In den Monaten April bis Juli hatte das Land zumindest die Hälfte der OGS-Beiträge übernommen. Nach Lippe flossen insgesamt mehr als 558.000 Euro wie das Land auf Anfrage der SPD berichtete. Der Restbetrag wurde von der lippischen Kommunen übernommen. NRW-weit erstattete das Land für 35,4 Millionen Euro Elternbeiträge für die OGS. „Angesichts der Milliardensummen, um die es in der Corona-Krise geht, ein überschaubarer Beitrag, der für viele Eltern jedoch eine Entlastung in Krisenzeiten bedeutet hat“, meinen die SPD-Landtagabgeordneten.

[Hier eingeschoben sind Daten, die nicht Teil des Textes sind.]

This is an optimization exercise on Yosys and OpenROAD, whose aim is small area, a short achievable clock period and few clock cycles per item, not a production implementation. At most, simulation tests tie the RTL to the original design; equivalence was not proved. Power and IR drop assume default switching activity.

run A:
## proportional_glyph_tile_packer_core
module proportional_glyph_tile_packer_core #(
  parameter int unsigned MAX_TILES = 32
) (
  input  logic        clk,
  input  logic        rst,
  input  logic        glyph_valid,
  output logic        glyph_ready,
  input  logic        glyph_command,
  input  logic [3:0]  glyph_glyph_width,
  input  logic [2:0]  glyph_row_number,
  input  logic [31:0] glyph_upper_glyph_row,
  input  logic [31:0] glyph_lower_glyph_row,
  output logic        tile_valid,
  input  logic        tile_ready,
  output logic [4:0]  tile_tile_slot,
  output logic [2:0]  tile_out_row_number,
  output logic [31:0] tile_upper_tile_row,
  output logic [31:0] tile_lower_tile_row,
  output logic        tile_string_done
);
Size in the first run: ~150 I/O pins.
Settings: LEC_CHECK=0, ABC_AREA=1, ABC_CLOCK_PERIOD_IN_PS=2500, CAP_MARGIN=20, CORE_MARGIN=2, CORE_UTILIZATION=45, CTS_BUF_LIST=sky130_fd_sc_hd__clkbuf_16, CTS_CLUSTER_DIAMETER=100, CTS_CLUSTER_SIZE=25, SETUP_SLACK_MARGIN=2.45, SLEW_MARGIN=20; clock period 5.0 ns.
standard.sh (not shown) runs the stock make flow with config.mk's settings and CLKGATE_MAP_FILE= SYNTH_SCRIPT=/design/flow/synth_recipe.tcl, a recipe that flattens the netlist after the stock synthesis.
==> flow/flow/run.sh <==
#!/bin/bash
cp standard.sh standard_sh.log
export BUFFER_PORTS_ARGS="-buffer_cell sky130_fd_sc_hd__buf_1"
bash standard.sh > standard.log 2>&1
Testbench counts of run A, summed over its fixed seeds: cycles 13,096, rows 13,032.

Stock, Maelzer und Berghahn fordern nun, auch Eltern zu entlasten, wenn OGS-Angebote aufgrund der Corona-Pandemie ausgesetzt werden müssen. Eine Corona-Quarantäne treffe viele Familien hart. Neben der Sorge, ob es zu einer Ansteckung gekommen ist, kommen meist auch finanzielle Einbußen. Auch in Lippe hätten bereits Grundschulen wegen Corona schließen müssen, beispielsweise in Augustdorf und Blomberg. „Hier sollte das Land Familien und Kommunen nicht allein lassen und zumindest die OGS-Beiträge erstatten“, fordern die lippischen SPD-Politiker. Einen entsprechenden Antrag hat die SPD-Landtagsfraktion eingebracht.
 
Stock, Maelzer und Berghahn rechnen für das Land mit überschaubaren Summen. Schließlich sei nicht jedes OGS-Angebot im Herbst und Winter mit Corona-bedingten Quarantäne-Maßnahmen konfrontiert gewesen. Allerdings habe die Regierung nun dringend dazu aufgerufen, die Angebote möglichst nicht in Anspruch zu nehmen. Wenn Ministerin Yvonne Gebauer sowie CDU und FDP die betroffenen Familien jedoch mit einem schulterzuckenden „Pech gehabt“ abspeisten, grenze dies an Zynismus.
 
Im Frühjahr wurden Kommunen zumindest anteilig entlastet, wenn sie Eltern die OGS-Beiträge erstatten. Nach Augustdorf flossen 23.422 Euro, Bad Salzuflen bekam 76.638 Euro, Barntrup 11.842 Euro, Blomberg 18.332 Euro, Detmold 136.845 Euro, Dörentrup 13.336 Euro, Extertal 20.196 Euro, Horn-Bad Meinberg 20.700 Euro, Kalletal 26.093 Euro, Lage 33.148 Euro, Lemgo 38.964 Euro, Leopoldshöhe 47.700 Euro, Lügde 12.055 Euro, Oerlinghausen 53.334 Euro, Schieder-Schwalenberg 12.600 Euro und Schlangen 13.600 Euro.